Mobile-IRS Assisted Next Generation UAV Communication Networks

TL;DR

This paper proposes a novel mobile IRS-assisted UAV system with optimized trajectories and power allocation to enhance wireless coverage and data rates in IoT 6G networks, outperforming static IRS and non-IRS systems.

Contribution

It introduces a new system with an IRS mounted on a mobile ground vehicle and develops an optimization framework using genetic algorithms for trajectory and power control.

Findings

Achieves 15% higher average data rate than static IRS systems.

Achieves 25% higher average data rate than systems without IRS.
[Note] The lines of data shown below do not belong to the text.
**src/core/dacc_pkg.sv**
```systemverilog
// Shared register map, field positions, reset values and timing for the converter controller
package dacc_pkg;

  // ********************************************************
  // Register offsets (byte addresses)
  // ********************************************************
  localparam logic [3:0] OFF_CONTROL_MAIN     = 4'h0;
  localparam logic [3:0] OFF_CONTROL_CONFIG   = 4'h1;
  localparam logic [3:0] OFF_EVENT_CONFIG     = 4'h2;
  localparam logic [3:0] OFF_IRQ_ENABLE_CLEAR = 4'h4;
  localparam logic [3:0] OFF_IRQ_ENABLE_SET   = 4'h5;
  localparam logic [3:0] OFF_IRQ_FLAGS        = 4'h6;
  localparam logic [3:0] OFF_SYNC_STATE       = 4'h7;
  localparam logic [3:0] OFF_VALUE_LO         = 4'h8;
  localparam logic [3:0] OFF_VALUE_HI         = 4'h9;
  localparam logic [3:0] OFF_BUFFER_LO        = 4'hc;
  localparam logic [3:0] OFF_BUFFER_HI        = 4'hd;

  // ********************************************************
  // Field positions
  // ********************************************************
  localparam int POS_SOFT_RESET       = 0;
  localparam int POS_ENABLE           = 1;
  localparam int POS_KEEP_IN_STANDBY  = 2;
  localparam int POS_EXT_DRIVE_ON     = 0;
  localparam int POS_INT_ROUTE_ON     = 1;
  localparam int POS_LEFT_ALIGN       = 2;
  localparam int POS_PUMP_OFF         = 3;
  localparam int POS_REF_SELECT       = 6;
  localparam int POS_START_EVENT_IN   = 0;
  localparam int POS_VACANT_EVENT_OUT = 1;
  localparam int POS_EVENT_INVERT     = 4;
  localparam int POS_FLAG_UNDERRUN    = 0;
  localparam int POS_FLAG_EMPTY       = 1;
  localparam int POS_FLAG_SYNC_DONE   = 2;
  localparam int POS_SYNC_PENDING     = 7;

  // ********************************************************
  // Values after reset and masks
  // ********************************************************
  localparam logic [7:0]  RST_BYTE        = 8'h00;
  localparam logic [15:0] RST_WORD        = 16'h0000;
  localparam logic [2:0]  RST_FLAGS       = 3'h0;
  localparam logic [7:0]  MASK_CONFIG     = 8'hcf;
  localparam logic [7:0]  MASK_EVENT      = 8'h13;
  localparam logic [1:0]  REF_INTERNAL    = 2'h0;
  localparam logic [1:0]  REF_SUPPLY      = 2'h1;
  localparam logic [1:0]  REF_EXTERNAL    = 2'h2;

  // ********************************************************
  // Timing
  // ********************************************************
  localparam logic [1:0]  SYNC_CYCLES     = 2'h2;

  // Pending synchronized operation
  typedef enum logic [2:0] {
    OP_NONE   = 3'b000,
    OP_ENABLE = 3'b001,
    OP_VALUE  = 3'b011,
    OP_BUFFER = 3'b010,
    OP_RESET  = 3'b110
  } dacc_op_e;

endpackage : dacc_pkg

```
**src/core/dacc_controller.sv**
```systemverilog
// Control logic of a single-channel 10-bit converter: registers, buffer, events, interrupt
`timescale 1ns/1ps
// Summary of operation
// - New value in conversion register starts conversion
// - Config and event writes only while disabled
// - Enable bit one enables, zero disables
// - Soft reset restores all registers, disables block
// - Output pin driven only with external drive
// - Reference select picks source, internal after reset
// - Value loaded by bus write or buffer
// - Empty flag set when buffer moves to value
// - Start on empty buffer sets underrun flag
// - Flags set on events; enable set/clear
// - Request held while flag and enable set
// - All requests ORed onto one line
// - Empty event only with vacant event enable
// - Start event moves buffer when ready, resynchronized
// - Events act only with start input enabled
// - Rising edge default, falling when inverted
// - Standby keeps output only with keep bit
// - Sync busy set at once; busy write discarded
// - Reset, enable, value, buffer writes synchronized
// - Internal route independent of external drive
// - Pump automatic on low supply, forced off
// - Left align places ten bits high
// - Soft reset write discards other bits
// - Enable reads back at once, busy clears later
module dacc_controller
  import dacc_pkg::*;
(
  input  wire logic       clk,
  input  wire logic       nrst,
  input  wire logic       psel,
  input  wire logic       penable,
  input  wire logic       pwrite,
  input  wire logic [3:0] paddr,
  input  wire logic [7:0] pwdata,
  output logic      [7:0] prdata,
  output logic            pready,
  output logic            pslverr,
  input  wire logic       startEvent,
  input  wire logic       standbySleep,
  input  wire logic       lowSupply,
  output logic      [9:0] dacCode,
  output logic            convStart,
  output logic            externalDriveOn,
  output logic            internalRouteOn,
  output logic      [1:0] referenceSelect,
  output logic            pumpOn,
  output logic            vacantEvent,
  output logic            irq
);

  // ********************************************************
  // Declarations
  // ********************************************************
  logic     [2:0]  inS1;
  logic     [2:0]  inS2;
  logic            evPrev;
  logic            evEdge;
  logic            startPending;
  logic            act;
  logic            transfer;
  logic            underrun;
  dacc_op_e        syncOp;
  dacc_op_e        next_op;
  logic     [1:0]  syncCnt;
  logic            sync_pending;
  logic            syncDone;
  logic            softReset;
  logic            clr;
  logic            wrAcc;
  logic            syncReq;
  logic            launch;
  logic     [15:0] stage;
  logic     [15:0] next_stage;
  logic            keepInStandby;
  logic            enableBit;
  logic            enabled;
  logic     [7:0]  controlConfig;
  logic     [7:0]  eventConfig;
  logic     [2:0]  intEn;
  logic     [2:0]  flags;
  logic     [2:0]  flagSet;
  logic     [2:0]  flagClr;
  logic     [15:0] value;
  logic     [15:0] buffer;
  logic            bufFull;
  logic            standbyS;
  logic            lowSupplyS;

  assign standbyS   = inS2[1];
  assign lowSupplyS = inS2[2];

  // ********************************************************
  // Bus access and synchronized operations
  // ********************************************************
  assign pready    = 1'b1;
  assign wrAcc     = psel & penable & pwrite;
  assign syncReq   = wrAcc & ((paddr == OFF_CONTROL_MAIN) | (paddr == OFF_VALUE_LO) |
                              (paddr == OFF_VALUE_HI) | (paddr == OFF_BUFFER_LO) |
                              (paddr == OFF_BUFFER_HI));
  assign sync_pending  = (syncOp != OP_NONE);
  assign launch    = syncReq & ~sync_pending;
  assign pslverr   = syncReq & sync_pending;
  assign syncDone  = sync_pending & (syncCnt == 2'h0);
  assign softReset = syncDone & (syncOp == OP_RESET);
  assign clr       = ~nrst | softReset;

  always_comb begin
    next_op    = OP_NONE;
    next_stage = value;
    unique case (paddr)
      OFF_CONTROL_MAIN: begin
        next_op = pwdata[POS_SOFT_RESET] ? OP_RESET : OP_ENABLE;
      end
      OFF_VALUE_LO: begin
        next_op    = OP_VALUE;
        next_stage = {value[15:8], pwdata};
      end
      OFF_VALUE_HI: begin
        next_op    = OP_VALUE;
        next_stage = {pwdata, value[7:0]};
      end
      OFF_BUFFER_LO: begin
        next_op    = OP_BUFFER;
        next_stage = {buffer[15:8], pwdata};
      end
      OFF_BUFFER_HI: begin
        next_op    = OP_BUFFER;
        next_stage = {pwdata, buffer[7:0]};
      end
      default: begin
        next_op    = OP_NONE;
        next_stage = value;
      end
    endcase
  end

  // Busy rises with the write itself, so software sees it on the next read
  always_ff @(posedge clk) begin
    if (clr) begin
      syncOp  <= OP_NONE;
      syncCnt <= 2'h0;
    end else if (launch) begin
      syncOp  <= next_op;
      syncCnt <= SYNC_CYCLES - 2'h1;
    end else if (syncDone) begin
      syncOp  <= OP_NONE;
    end else if (sync_pending) begin
      syncCnt <= syncCnt - 2'h1;
    end
  end

  always_ff @(posedge clk) begin
    if (clr) begin
      stage <= RST_WORD;
    end else if (launch) begin
      stage <= next_stage;
    end
  end

  // ********************************************************
  // Control registers
  // ********************************************************
  always_ff @(posedge clk) begin
    if (clr) begin
      keepInStandby <= 1'b0;
      enableBit     <= 1'b0;
    end else if (launch && !pwdata[POS_SOFT_RESET] && paddr == OFF_CONTROL_MAIN) begin
      keepInStandby <= pwdata[POS_KEEP_IN_STANDBY];
      enableBit     <= pwdata[POS_ENABLE];
    end
  end

  always_ff @(posedge clk) begin
    if (clr) begin
      enabled <= 1'b0;
    end else if (syncDone && syncOp == OP_ENABLE) begin
      enabled <= enableBit;
    end
  end

  always_ff @(posedge clk) begin
    if (clr) begin
      controlConfig <= RST_BYTE;
      eventConfig   <= RST_BYTE;
    end else if (wrAcc && !enableBit) begin
      if (paddr == OFF_CONTROL_CONFIG) begin
        controlConfig <= pwdata & MASK_CONFIG;
      end
      if (paddr == OFF_EVENT_CONFIG) begin
        eventConfig <= pwdata & MASK_EVENT;
      end
    end
  end

  always_ff @(posedge clk) begin
    if (clr) begin
      intEn <= RST_FLAGS;
    end else if (wrAcc && paddr == OFF_IRQ_ENABLE_SET) begin
      intEn <= intEn | pwdata[2:0];
    end else if (wrAcc && paddr == OFF_IRQ_ENABLE_CLEAR) begin
      intEn <= intEn & ~pwdata[2:0];
    end
  end

  // ********************************************************
  // Value register and buffer
  // ********************************************************
  always_ff @(posedge clk) begin
    if (clr) begin
      value <= RST_WORD;
    end else if (syncDone && syncOp == OP_VALUE) begin
      value <= stage;
    end else if (transfer) begin
      value <= buffer;
    end
  end

  always_ff @(posedge clk) begin
    if (clr) begin
      buffer  <= RST_WORD;
      bufFull <= 1'b0;
    end else if (syncDone && syncOp == OP_BUFFER) begin
      buffer  <= stage;
      bufFull <= 1'b1;
    end else if (transfer) begin
      bufFull <= 1'b0;
    end
  end

  always_ff @(posedge clk) begin
    if (clr) begin
      convStart <= 1'b0;
    end else begin
      convStart <= (syncDone && syncOp == OP_VALUE) | transfer;
    end
  end

  // Code follows value and alignment every cycle; conversions are timed by the host
  always_ff @(posedge clk) begin
    if (clr) begin
      dacCode <= 10'h000;
    end else begin
      dacCode <= controlConfig[POS_LEFT_ALIGN] ? value[15:6] : value[9:0];
    end
  end

  // ********************************************************
  // Input synchronizers and start event
  // ********************************************************
  always_ff @(posedge clk) begin
    if (!nrst) begin
      inS1 <= 3'h0;
      inS2 <= 3'h0;
    end else begin
      inS1 <= {lowSupply, standbySleep, startEvent};
      inS2 <= inS1;
    end
  end

  always_ff @(posedge clk) begin
    if (!nrst) begin
      evPrev <= 1'b0;
    end else begin
      evPrev <= inS2[0];
    end
  end

  assign evEdge = eventConfig[POS_EVENT_INVERT] ? (evPrev & ~inS2[0])
                                                : (~evPrev & inS2[0]);

  // A start during a synchronized write waits until the block is ready again
  assign act      = startPending & ~sync_pending;
  assign transfer = act & bufFull;
  assign underrun = act & ~bufFull;

  always_ff @(posedge clk) begin
    if (clr) begin
      startPending <= 1'b0;
    end else if (evEdge && enabled && eventConfig[POS_START_EVENT_IN]) begin
      startPending <= 1'b1;
    end else if (act) begin
      startPending <= 1'b0;
    end
  end

  always_ff @(posedge clk) begin
    if (clr) begin
      vacantEvent <= 1'b0;
    end else begin
      vacantEvent <= transfer & eventConfig[POS_VACANT_EVENT_OUT];
    end
  end

  // ********************************************************
  // Interrupt flags and request
  // ********************************************************
  assign flagSet = {syncDone, transfer, underrun};
  assign flagClr = (wrAcc && paddr == OFF_IRQ_FLAGS) ? pwdata[2:0] : 3'h0;

  // A set in the clearing cycle wins so no event is lost
  always_ff @(posedge clk) begin
    if (clr) begin
      flags <= RST_FLAGS;
    end else begin
      flags <= (flags & ~flagClr) | flagSet;
    end
  end

  always_ff @(posedge clk) begin
    if (clr) begin
      irq <= 1'b0;
    end else begin
      irq <= |(flags & intEn);
    end
  end

  // ********************************************************
  // Analog control outputs
  // ********************************************************
  always_ff @(posedge clk) begin
    if (clr) begin
      externalDriveOn <= 1'b0;
      internalRouteOn <= 1'b0;
      referenceSelect <= REF_INTERNAL;
      pumpOn          <= 1'b0;
    end else begin
      externalDriveOn <= enabled & controlConfig[POS_EXT_DRIVE_ON] &
                         ~(standbyS & ~keepInStandby);
      internalRouteOn <= enabled & controlConfig[POS_INT_ROUTE_ON];
      referenceSelect <= controlConfig[POS_REF_SELECT +: 2];
      pumpOn          <= enabled & lowSupplyS & ~controlConfig[POS_PUMP_OFF];
    end
  end

  // ********************************************************
  // Read data, captured in the setup phase
  // ********************************************************
  always_ff @(posedge clk) begin
    if (clr) begin
      prdata <= RST_BYTE;
    end else if (psel && !penable) begin
      unique case (paddr)
        OFF_CONTROL_MAIN:     prdata <= {5'h00, keepInStandby, enableBit, syncOp == OP_RESET};
        OFF_CONTROL_CONFIG:   prdata <= controlConfig;
        OFF_EVENT_CONFIG:     prdata <= eventConfig;
        OFF_IRQ_ENABLE_CLEAR: prdata <= {5'h00, intEn};
        OFF_IRQ_ENABLE_SET:   prdata <= {5'h00, intEn};
        OFF_IRQ_FLAGS:        prdata <= {5'h00, flags};
        OFF_SYNC_STATE:       prdata <= {sync_pending, 7'h00};
        OFF_VALUE_LO:         prdata <= value[7:0];
        OFF_VALUE_HI:         prdata <= value[15:8];
        OFF_BUFFER_LO:        prdata <= buffer[7:0];
        OFF_BUFFER_HI:        prdata <= buffer[15:8];
        default:              prdata <= RST_BYTE;
      endcase
    end
  end

  // ********************************************************
  // Assertions
  // ********************************************************
  sync_busy_len_a: assert property (@(posedge clk) disable iff (!nrst)
    launch |=> sync_pending [*2] ##1 !sync_pending)
    else $error("sync busy length wrong");

  busy_reject_a: assert property (@(posedge clk) disable iff (!nrst)
    (syncReq && sync_pending) |=> $stable(stage) && $stable(syncOp) || !sync_pending)
    else $error("write during busy not discarded");

  config_protect_a: assert property (@(posedge clk) disable iff (!nrst)
    (wrAcc && enableBit && !softReset) |=> $stable(controlConfig) && $stable(eventConfig))
    else $error("protected register changed while enabled");

  value_start_a: assert property (@(posedge clk) disable iff (!nrst)
    (syncDone && syncOp == OP_VALUE) |=> convStart && value == $past(stage))
    else $error("value load did not start conversion");

  buffer_move_a: assert property (@(posedge clk) disable iff (!nrst)
    transfer |=> !bufFull && flags[POS_FLAG_EMPTY] && convStart && value == $past(buffer))
    else $error("buffer transfer wrong");

  underrun_flag_a: assert property (@(posedge clk) disable iff (!nrst)
    underrun |=> flags[POS_FLAG_UNDERRUN] && !convStart)
    else $error("underrun not flagged");

  irq_combine_a: assert property (@(posedge clk) disable iff (!nrst)
    (|(flags & intEn) && !softReset) |=> irq)
    else $error("request not raised");

  soft_reset_a: assert property (@(posedge clk) disable iff (!nrst)
    softReset |=> !enableBit && !enabled && controlConfig == RST_BYTE && !bufFull)
    else $error("soft reset incomplete");

  event_gate_a: assert property (@(posedge clk) disable iff (!nrst)
    (!eventConfig[POS_START_EVENT_IN] && !startPending) |=> !startPending)
    else $error("start accepted while input disabled");

  ext_drive_a: assert property (@(posedge clk) disable iff (!nrst)
    externalDriveOn |-> $past(controlConfig[POS_EXT_DRIVE_ON]) && $past(enabled))
    else $error("output driven without external drive");

endmodule : dacc_controller

```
Demonstrates the effectiveness of dynamic power allocation and mobility models.

Abstract

Prior research on intelligent reflection surface (IRS)-assisted unmanned aerial vehicle (UAV) communications has focused on a fixed location for the IRS or mounted on a UAV. The assumption that the IRS is located at a fixed position will prohibit mobile users from maximizing many wireless network benefits, such as data rate and coverage. Furthermore, assuming that the IRS is placed on a UAV is impractical for various reasons, including the IRS's weight and size and the speed of wind in severe weather. Unlike previous studies, this study assumes a single UAV and an IRS mounted on a mobile ground vehicle (M-IRS) to be deployed in an Internet-of-Things (IoT) 6G wireless network to maximize the average data rate. Such a methodology for providing wireless coverage using an M-IRS assisted UAV system is expected in smart cities. In this paper, we formulate an optimization problem to find an efficient trajectory for the UAV, an efficient path for the M-IRS, and users' power allocation coefficients that maximize the average data rate for mobile ground users. Due to its intractability, we propose efficient techniques that can help in finding the solution to the optimization problem. First, we show that our dynamic power allocation technique outperforms the fixed power allocation technique in terms of network average sum rate. Then we employ the individual movement model (Random Waypoint Model) in order to represent the users' movements inside the coverage area. Finally, we propose an efficient approach using a Genetic Algorithm (GA) for finding an efficient trajectory for the UAV, and an efficient path for the M-IRS to provide wireless connectivity for mobile users during their movement. We demonstrate through simulations that our methodology can enhance the average data rate by 15\% on average compared with the static IRS and by 25\% on average compared without the IRS system.